Dalit Baum has found an effective strategy to discourage multinational corporations from doing business in the Israeli-occupied territories: showing the link between profits and the suffering of Palestinians.

The Israeli activist and academic runs Who Profits From the Occupation (www.whoprofits.org), an organization set up to expose businesses that boost their bottom line using Israeli settlements in the occupied Palestinian Territories. Over the past five years, the organization has named hundreds of culprits involved in private security, banking and construction that have profited from Israeli roadblocks, checkpoints and prisons. And the approach seems to be working.

“We have seen dozens of successes in these campaigns, as companies decided to move out of industrial zones in the Israeli colonies, or pull out of similar illegal occupation contracts,” Baum told the Taipei Times by e-mail earlier this week.
Baum will discuss her activism in a lecture titled People Power in the Israeli-Palestinian Conflict: A View From the Grassroots as part of the Lung Yingtai Cultural Foundation's (龍應台文化基金會) MediaTek Taipei Salon (台北沙龍) series. The talk, which takes place tomorrow and will moderated by ICRT's Harry S. Jones, will outline strategies to pressure corporations into altering their practices and how grassroots activists can link up to affect change.

“People around the world have stopped waiting for their governments to take a stand … and have started to use their own power as consumers, investors, citizens, to withdraw their own support from Israel and Occupation-related business in order to raise the price of those policies, and make them less profitable,” she said.

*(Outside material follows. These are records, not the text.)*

==> src/rtl/render_frame_source_if.sv <==
// Config-write and render-stream bus between the frame source and its neighbours.
// master: the frame source (accepts config, drives the stream); slave: host/downstream side.
interface render_frame_source_if;
    logic        cfg_valid;
    logic        cfg_ready;
    logic [10:0] cfg_stage;
    logic [11:0] cfg_reg;
    logic [31:0] cfg_data;
    logic        program_out;
    logic [10:0] x_out;
    logic [11:0] y_out;
    logic [31:0] data_out;
    logic        pixel_valid;

    modport master (
        input  cfg_valid, cfg_stage, cfg_reg, cfg_data,
        output cfg_ready, program_out, x_out, y_out, data_out, pixel_valid
    );
    modport slave (
        output cfg_valid, cfg_stage, cfg_reg, cfg_data,
        input  cfg_ready, program_out, x_out, y_out, data_out, pixel_valid
    );
endinterface

==> src/rtl/render_frame_source.sv <==
// Head of the render chain: drains queued shape-register writes as program beats, then one frame of bg pixels.
// Optional RENDER_FRAME_SOURCE_AUTORUN_EN: frames run back to back from reset, start ignored.
module render_frame_source #(
    parameter int H_RES      = 640,
    parameter int V_RES      = 480,
    parameter int FIFO_DEPTH = 16
) (
    input  logic                        clk,
    input  logic                        rst_n,
    input  logic                        start,
    input  logic [31:0]                 bg_color,
    render_frame_source_if.master       bus,
    output logic                        busy,
    output logic                        frame_done
);
    localparam int AW = $clog2(FIFO_DEPTH);
    localparam logic [10:0] X_LAST = 11'(H_RES - 1);
    localparam logic [11:0] Y_LAST = 12'(V_RES - 1);
    localparam logic [AW:0] FULL_CNT = (AW+1)'(FIFO_DEPTH);

    typedef struct packed {
        logic [10:0] stage;
        logic [11:0] rid;
        logic [31:0] data;
    } cfg_t;

    typedef enum logic [1:0] {IDLE, PROG, SCAN} state_t;

    cfg_t          mem [FIFO_DEPTH];
    cfg_t          head;
    logic [AW-1:0] wr_ptr, rd_ptr;
    logic [AW:0]   count, count_n;
    logic          push, pop, empty;

    state_t        state, state_n;
    logic          emit_prog, emit_pix, latch_bg, last_pix, start_eff;
    logic [10:0]   x_cnt;
    logic [11:0]   y_cnt;
    logic [31:0]   bg_lat;

`ifdef RENDER_FRAME_SOURCE_AUTORUN_EN
    assign start_eff = 1'b1;
`else
    assign start_eff = start;
`endif

    assign push     = bus.cfg_valid && bus.cfg_ready;
    assign empty    = (count == '0);
    assign head     = mem[rd_ptr];
    assign count_n  = count + (AW+1)'(push) - (AW+1)'(pop);
    assign last_pix = (x_cnt == X_LAST) && (y_cnt == Y_LAST);

    always_ff @(posedge clk) begin
        if (push) mem[wr_ptr] <= '{stage: bus.cfg_stage, rid: bus.cfg_reg, data: bus.cfg_data};
    end

    // PROG with an empty queue emits pixel (0,0) itself so the raster follows the last program beat without a gap.
    always_comb begin
        state_n   = state;
        pop       = 1'b0;
        emit_prog = 1'b0;
        emit_pix  = 1'b0;
        latch_bg  = 1'b0;
        case (state)
            IDLE: if (start_eff) begin
                latch_bg = 1'b1;
                state_n  = empty ? SCAN : PROG;
            end
            PROG: if (!empty) begin
                pop       = 1'b1;
                emit_prog = 1'b1;
            end else begin
                emit_pix  = 1'b1;
            end
            SCAN:    emit_pix = 1'b1;
            default: state_n  = IDLE;
        endcase
        if (emit_pix) begin
            state_n = SCAN;
            if (last_pix) begin
`ifdef RENDER_FRAME_SOURCE_AUTORUN_EN
                latch_bg = 1'b1;
                state_n  = (count_n == '0) ? SCAN : PROG;
`else
                state_n  = IDLE;
`endif
            end
        end
    end

    always_ff @(posedge clk) begin
        if (!rst_n) begin
            state           <= IDLE;
            wr_ptr          <= '0;
            rd_ptr          <= '0;
            count           <= '0;
            bus.cfg_ready   <= 1'b1;
            x_cnt           <= '0;
            y_cnt           <= '0;
            bg_lat          <= '0;
            busy            <= 1'b0;
            frame_done      <= 1'b0;
            bus.program_out <= 1'b1;
            bus.x_out       <= 11'h7FF;
            bus.y_out       <= 12'hFFF;
            bus.data_out    <= '0;
            bus.pixel_valid <= 1'b0;
        end else begin
            state         <= state_n;
            count         <= count_n;
            bus.cfg_ready <= (count_n != FULL_CNT);
            if (push) wr_ptr <= wr_ptr + 1'b1;
            if (pop)  rd_ptr <= rd_ptr + 1'b1;
            if (latch_bg) bg_lat <= bg_color;
            busy       <= emit_prog || emit_pix;
            frame_done <= emit_pix && last_pix;

            if (emit_prog) begin
                bus.program_out <= 1'b1;
                bus.x_out       <= head.stage;
                bus.y_out       <= head.rid;
                bus.data_out    <= head.data;
                bus.pixel_valid <= 1'b0;
            end else if (emit_pix) begin
                bus.program_out <= 1'b0;
                bus.x_out       <= x_cnt;
                bus.y_out       <= y_cnt;
                bus.data_out    <= bg_lat;
                bus.pixel_valid <= 1'b1;
            end else begin
                // Stage index 2047 never matches a real renderer, so this beat is inert.
                bus.program_out <= 1'b1;
                bus.x_out       <= 11'h7FF;
                bus.y_out       <= 12'hFFF;
                bus.data_out    <= '0;
                bus.pixel_valid <= 1'b0;
            end

            if (emit_pix) begin
                if (x_cnt == X_LAST) begin
                    x_cnt <= '0;
                    y_cnt <= last_pix ? '0 : y_cnt + 1'b1;
                end else begin
                    x_cnt <= x_cnt + 1'b1;
                end
            end
        end
    end
endmodule

==> src/flat_wrapper.sv <==
// flat-port wrapper written by rule: the top's interface ports become plain ports
module render_frame_source_flat 
#(
    parameter int H_RES      = 640,
    parameter int V_RES      = 480,
    parameter int FIFO_DEPTH = 16
)
  (clk, rst_n, start, bg_color, busy, frame_done, bus_cfg_valid, bus_cfg_stage, bus_cfg_reg, bus_cfg_data, bus_cfg_ready, bus_program_out, bus_x_out, bus_y_out, bus_data_out, bus_pixel_valid);
  render_frame_source_if bus_i ();
  input  logic clk;
  input  logic rst_n;
  input  logic start;
  input  logic [31:0] bg_color;
  output logic busy;
  output logic frame_done;
  input wire logic [$bits(bus_i.cfg_valid)-1:0] bus_cfg_valid;
  input wire logic [$bits(bus_i.cfg_stage)-1:0] bus_cfg_stage;
  input wire logic [$bits(bus_i.cfg_reg)-1:0] bus_cfg_reg;
  input wire logic [$bits(bus_i.cfg_data)-1:0] bus_cfg_data;
  output wire logic [$bits(bus_i.cfg_ready)-1:0] bus_cfg_ready;
  output wire logic [$bits(bus_i.program_out)-1:0] bus_program_out;
  output wire logic [$bits(bus_i.x_out)-1:0] bus_x_out;
  output wire logic [$bits(bus_i.y_out)-1:0] bus_y_out;
  output wire logic [$bits(bus_i.data_out)-1:0] bus_data_out;
  output wire logic [$bits(bus_i.pixel_valid)-1:0] bus_pixel_valid;
  assign bus_i.cfg_valid = bus_cfg_valid;
  assign bus_i.cfg_stage = bus_cfg_stage;
  assign bus_i.cfg_reg = bus_cfg_reg;
  assign bus_i.cfg_data = bus_cfg_data;
  assign bus_cfg_ready = bus_i.cfg_ready;
  assign bus_program_out = bus_i.program_out;
  assign bus_x_out = bus_i.x_out;
  assign bus_y_out = bus_i.y_out;
  assign bus_data_out = bus_i.data_out;
  assign bus_pixel_valid = bus_i.pixel_valid;
  render_frame_source #(.H_RES(H_RES), .V_RES(V_RES), .FIFO_DEPTH(FIFO_DEPTH)) u_core (.clk(clk), .rst_n(rst_n), .start(start), .bg_color(bg_color), .bus(bus_i), .busy(busy), .frame_done(frame_done));
endmodule
==> config.mk <==
export PLATFORM = sky130hd
export DESIGN_NAME = render_frame_source_flat
export DESIGN_NICKNAME = d
export VERILOG_FILES = /design/src/rtl/render_frame_source_if.sv /design/src/rtl/render_frame_source.sv /design/src/flat_wrapper.sv
export SDC_FILE = /design/constraint.sdc
export NUM_CORES = 1
export LEC_CHECK = 0
export ABC_AREA = 1
export CORE_MARGIN = 8
export CORE_UTILIZATION = 45
export DETAILED_ROUTE_END_ITERATION = 12
export PLACE_DENSITY_LB_ADDON = 0.2
export SKIP_LAST_GASP = 1
export SLEW_MARGIN = 30
export SYNTH_ARGS = -nofsm -noshare
export SYNTH_HDL_FRONTEND = slang
export SYNTH_SLANG_ARGS = --single-unit
export TNS_END_PERCENT = 50
==> constraint.sdc <==
create_clock -name clk -period 4.15 [get_ports clk]
set_input_delay 0.6225 -clock clk [delete_from_list [all_inputs] [get_ports clk]]
set_output_delay 0.6225 -clock clk [all_outputs]
set_load 0.02 [all_outputs]
==> flow_metrics.tcl, run 1 <==
set metrics [dict create \
    status "completed" \
    cts_root_buf "clkbuf_16" \
    fp.dieW_um 321 \
    antenna_left 0 \
    synth-seq-cells 1014 \
    drive_gt1_frac 0.0590 \
    dpl.hpwl_um 57300 \
    place_inst 5191 \
    pin_count 151 \
    min_path_type "reg -> reg" \
    end_kind "flop" \
    finClkSkew_ns 0.0223 \
    rr_worst_depth 9 \
    post_cts_buffers 0 \
    syn_area_um2 41900 \
    portBuffers 150 \
    crit_type "reg -> reg" \
    grt_pass1_vias 26282 \
    dieArea_um2 103000 \
    path_max_fanout 65 \
    synth.top_cell.area_share 0.631 \
    grt_first_pass_wirelength_um 158000 \
    synthTopCellsByCount "nand2_1, edfxtp_1, nand3_1" \
    path_clk_slew_ns 0.06 \
    die_h_um 321 \
    rsz0062_at_grt "no" \
    synth_cells 3942 \
    antenna_found_initial 3 \
    whs_path_depth 2 \
    synth.most_common_cell "nand2_1" \
    cap_viol_max_count 0 \
    rows 112 \
    synth.distinct_cells 36 \
    p_leak_uw 0.0183 \
    fin_nets 4152 \
    finalCriticalPeriod_ns 2.79 \
    finalHoldViolCount 0 \
    remaining_drc_errors 0 \
    cp-start-kind "flop" \
    grt_usage 0.197 \
    peakVddDrop_mv 0.495 \
    yosys.area.top_type "edfxtp_1" \
    cts_tree "built" \
    drt_iter0_markers 2390 \
    final.setup.tns_ns 0 \
    postLayoutCoreUtil 0.516 \
    vias 27463 \
    via_per_inst 5.10 \
    clock_tree.buffer_depth 3 \
    start_util 0.451 \
    syn-num-nets 4049 \
    gp_congestion 0.774 \
    cts_sinks 1014 \
    drt-total-wl_um 104000 \
    yosysWarnings 0 \
    async_flop_share 0 \
    synth-seq-area-share 0.696 \
    syn2layout_area_growth_pct 14.5 \
    hold_buffers 0 \
    grt_overflow_total 0 \
    syn_area_per_cell_um2 10.6 \
    wl_per_cell_um 19.3 \
    grt_max_degree 178 \
    min_period_over_period 0.672 \
    post_cts_resized 0 \
    maxSlewHeadroom 0.358 \
    tightest_slew_ns 0.963 \
    max_freq_mhz 359 \
    core_area_um2 92800 \
    critPathRequiredTime_ns 4.72 \
    crit_arrival_ns 3.36 \
    synthFlopType "edfxtp_1" \
    netlist_top_cells_area "edfxtp_1, nand2_1, dfxtp_1, nand3_1, inv_1" \
    finalSetupViolCount 0 \
    finalMaxSlewViolations 0 \
    power_density_nw_per_um2 578 \
    stdcell_count 5388 \
    numCtsBuffers 106 \
    cts.htree.levels 3 \
    synth_edf_count 880 \
    n_antenna_cell 0 \
    dr.pass1.iters 5 \
    worstSkewPairLatency_ns 0.68 \
]
==> worst paths after layout <==
| check | start | to | slack [ns] |
|---|---|---|---|
| worst min register to register | u_core.bg_lat[11]$_SDFFE_PN0P_ | u_core.bg_lat[11]$_SDFFE_PN0P_ | 0.45 |
| worst max-delay path | flop | u_core.bus.data_out[23]$_SDFF_PN0_ | 1.36 |
| worst min-delay path | u_core.bg_lat[11]$_SDFFE_PN0P_ | u_core.bg_lat[11]$_SDFFE_PN0P_ | 0.45 |
| worst max register to register | flop | u_core.bus.data_out[23]$_SDFF_PN0_ | 1.36 |
==> critical path, stage by stage (launching register included) <==
cell	delay [ns]
dfxtp_4	0.42
buf_4	0.52
buf_4	0.70
nand2_1	0.11
nand3_1	0.11
nand3_1	0.18
nand3_1	0.14
nand3_1	0.19
nand2_1	0.17
inv_1	0.04
==> logic make-up (layout without fill, tap and decap cells) <==
kind of cell             after synthesis  count (layout)  share of synthesized area
AND/OR/NAND/NOR                     1963            1963                      0.194
flip-flops                          1014            1014                      0.696
buffers and inverters                620             812                     0.0644
AO/OA/AOI/OAI                        323             323                     0.0400
adder cells (fa/ha/maj)               16              16                    0.00496
XOR/XNOR                               6               6                    0.00126
==> placed cells by master (no fill, tap or decap), drive strengths merged <==
cell type,n
dfxtp,134
xor2,5
nand2,1044
clkinvlp,2
xnor2,1
clkdlybuf4s50,149
inv,406
clkbuf,147
nor3,7
buf,60
or2,1
o21bai,2
clkinv,45
edfxtp,880
nor2,363
nand4,9
a21oi,61
fa,1
nand3b,4
bufinv,3
o211ai,15
ha,15
o21ai,243
nand3,533
and3,1
o31ai,2
nor4,1
==> area by class of cell <==
type,count,area (µm²)
Fill cell,8204,44900
Sequential cell,1014,29100
Multi-Input combinational cell,2308,10200
Clock buffer,147,2920
Timing Repair Buffer,209,2170
Tap cell,1254,1570
Inverter,406,1550
Clock inverter,50,403
==> state kept, by name, summed over array words and instances, names as in the netlist, 2 cells and up, named ones only <==
name,cells
u_core.state,2
u_core.y_cnt,12
u_core.bus.x_out,11
u_core.bus.y_out,12
u_core.rd_ptr,4
u_core.mem,880
u_core.count,5
u_core.bus.data_out,32
u_core.wr_ptr,4
u_core.x_cnt,11
u_core.bg_lat,32
==> power breakdown <==
group	switching (µW)	internal, µW
Combinational	4700	2040
Sequential	196	11700
Clock	3920	5110
Total	8820	18900
==> metal layers <==
| layer | share of wire | global-route usage |
|---|---|---|
| met3 | 0.065 | 0.0311 |
| met5 | 0 | 0 |
| met4 | 0.022 | 0.0597 |
| met1 | 0.45 | 0.277 |
| met2 | 0.47 | 0.316 |
==> per-stage QoR <==
stage | cell area, µm² | hold WS (ns) | total power, µW | setup WS (ns)
after global placement | 44600 | 0.436 | 18800 | 1.12
after floorplan | 41900 | 0.425 | 16800 | 0.384
after detailed placement | 44600 | 0.443 | 18900 | 1.08
final | 47900 | 0.450 | 27700 | 1.36
after global routing | 47900 | 0.468 | 29100 | 1.12
after CTS | 47900 | 0.453 | 27900 | 1.38
No activity file was read; power rests on OpenSTA's default activity.
==> run 2: changes to the inputs <==
==> constraint.sdc (replaced) <==
create_clock -name clk -period 2.4 [get_ports clk]
set_input_delay 0.36 -clock clk [delete_from_list [all_inputs] [get_ports clk]]
set_output_delay 0.36 -clock clk [all_outputs]
set_load 0.02 [all_outputs]
==> flow_metrics.tcl, run 2 (synthesis results as in run 1) <==
set metrics [dict create \
    peakVddDrop_mv 0.734 \
    grt_max_degree 117 \
    layout_common_cells "nand2_1, edfxtp_1, nand3_1" \
    use_met2 0.325 \
    power_uw 49700 \
    grt_pass1_vias 26915 \
    p_leak_uw 0.0189 \
    cts_sinks 1014 \
    timing.rr.end "u_core.bus.cfg_ready$_SDFF_PN1_" \
    remaining_drc_errors 0 \
    tightest_slew_ns 0.791 \
    fp.dieW_um 321 \
    finalSetupViolCount 0 \
    core_area_um2 92800 \
    slowest_delay_ns 0.40 \
    grt_usage 0.202 \
    fin_nets 4226 \
    antenna_found_initial 2 \
    max_freq_mhz 437 \
    worstSkewPairLatency_ns 0.68 \
    finish.instance_area_um2 49300 \
    rr_worst_depth 17 \
    grt_overflow_total 0 \
    end_kind "flop" \
    antenna_left 0 \
    cp-start-kind "flop" \
    drive_gt1_frac 0.0807 \
    met1_usage 0.284 \
    gr-max-usage-layer "met2" \
    clock_tree.buffer_depth 3 \
    status "completed" \
    cts.htree.levels 3 \
    post_dp_cell_area_um2 45700 \
    cts_root_buf "clkbuf_16" \
    path_max_fanout 2 \
    largest_reg_flops 880 \
    finalMaxSlewViolations 0 \
    slowest_stage "fa_2" \
    die_h_um 321 \
    crit_arrival_ns 2.85 \
    syn2layout_area_growth_pct 17.7 \
    min_period_over_period 0.954 \
    n_antenna_cell 0 \
    path_clk_slew_ns 0.06 \
    gp_congestion 0.787 \
    cts_tree "built" \
    timing.rr.start "u_core.count[2]$_SDFF_PN0_" \
    start_util 0.451 \
    power_density_nw_per_um2 1010 \
    postLayoutCoreUtil 0.531 \
    dieArea_um2 103000 \
    layout.cells.most_common "nand2_1" \
    pin_count 151 \
    n_fill_cell 8120 \
    hold_buffers 0 \
    final.setup.tns_ns 0 \
    dr.pass1.iters 5 \
    critPathRequiredTime_ns 2.96 \
    rows 112 \
    regMostFlops "u_core.mem" \
    finalCriticalPeriod_ns 2.29 \
    ff2ff_setup_slack_ns 0.11 \
    maxSlewHeadroom 0.471 \
    numCtsBuffers 106 \
    drt-total-wl_um 106000 \
    cap_viol_max_count 0 \
    portBuffers 150 \
    drt_iter0_markers 2432 \
    min_path_type "in -> reg" \
    reg_top3 "u_core.mem: 880 flops, u_core.bg_lat: 32 flops, u_core.bus.data_out: 32 flops" \
    crit_type "reg -> reg" \
    grt_first_pass_wirelength_um 161000 \
    vias 28002 \
    finalHoldViolCount 0 \
    via_per_inst 5.12 \
    finClkSkew_ns 0.0181 \
    wl_per_cell_um 19.4 \
    dpl.hpwl_um 62400 \
    cpMostUsedCell "inv_2" \
    endpoint "u_core.bus.cfg_ready$_SDFF_PN1_" \
    grt_use_met3 0.0326 \
    crit_path_cell_trace "inv_2 -> ha_2 -> inv_2 -> nor2_2 -> nand2_2 -> nand2_4 -> nor2_4 -> inv_2 -> o21ai_2 -> ha_2 -> inv_2 -> fa_2 -> buf_6 -> xor2_2 -> nand3b_1 -> nor2_1 -> nand2_1" \
    crit_path_start "u_core.count[2]$_SDFF_PN0_" \
]
run 2: area by class of cell:
type                    instances  area (µm²)  area share
clock buffers                 145        2940      0.0597
clock inverters                55         546      0.0111
inverters                     406        1550      0.0314
multi-input cells            2308       10200       0.207
flip-flops and latches       1014       29100       0.591
well taps                    1254        1570      0.0318
repair buffers                283        3320      0.0675
run 2: stage by stage:
stage	hold WS, ns	setup WS [ns]	instances
finish	0.191	0.111	5465
global route	0.183	-0.0359	5465
CTS	0.147	0.0147	5463
detailed placement	0.440	-0.158	5262
global placement	0.435	-0.147	5262
floorplan	0.425	-0.328	3942
run 2: how the worst min path moves through the flow:
stage                                    from                        endpoint  cells past startpoint
6_report                                rst_n   u_core.wr_ptr[0]$_SDFFE_PN0P_                      3
5_1_grt                                 rst_n   u_core.wr_ptr[0]$_SDFFE_PN0P_                      3
4_1_cts                                 rst_n   u_core.wr_ptr[0]$_SDFFE_PN0P_                      3
3_5_place_dp   u_core.bg_lat[13]$_SDFFE_PN0P_  u_core.bg_lat[13]$_SDFFE_PN0P_                      2
3_3_place_gp   u_core.bg_lat[11]$_SDFFE_PN0P_  u_core.bg_lat[11]$_SDFFE_PN0P_                      2
2_1_floorplan   u_core.bg_lat[0]$_SDFFE_PN0P_   u_core.bg_lat[0]$_SDFFE_PN0P_                      2
run 2: repair_timing:
item	in CTS	in global routing
endpoints found under the setup margin	2	3
setup buffers	1	2
resized for setup	5	14
pin swaps	4	7
cloned	0	0
run 2: critical path, delay by kind of cell (launching register included):
kind	cells	cell delay [ns]
and+or+nand+nor	7	0.58
AOI/OAI and AO/OA	1	0.05
DFF	1	0.33
xor gates and xnor gates	1	0.15
buffers and inverters	5	0.31
adders and majority gates	3	0.76
run 2: layer usage:
layer	routed length [µm]	vias up
met3	6910	146
li1	-	13519
met4	2380	0
met5	0	-
met2	49600	826
met1	47400	13511
run 2: power by group:
part           internal (µW)  total (µW)  switching [µW]
Clock                   9630       16300            6690
Combinational           4250       12700            8450
Sequential             20300       20600             363
Total                  34100       49700           15500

But Baum's work is more than just holding corporations to account. Her activism seeks to empower women to voice their opposition to a conflict traditionally dominated by men. Following the outbreak of the Second Intifada (Palestinian uprising) in 2000, she joined the Coalition of Women for Peace, a feminist organization formed by Palestinian and Jewish women who work together for a lasting and just peace.

“My hope is that this movement will continue to grow, and that with the power of many local initiatives we will successfully make different governments take a stand too, affect corporate policies, and eventually lead Israel and Palestine into a more democratic and just future,” she said.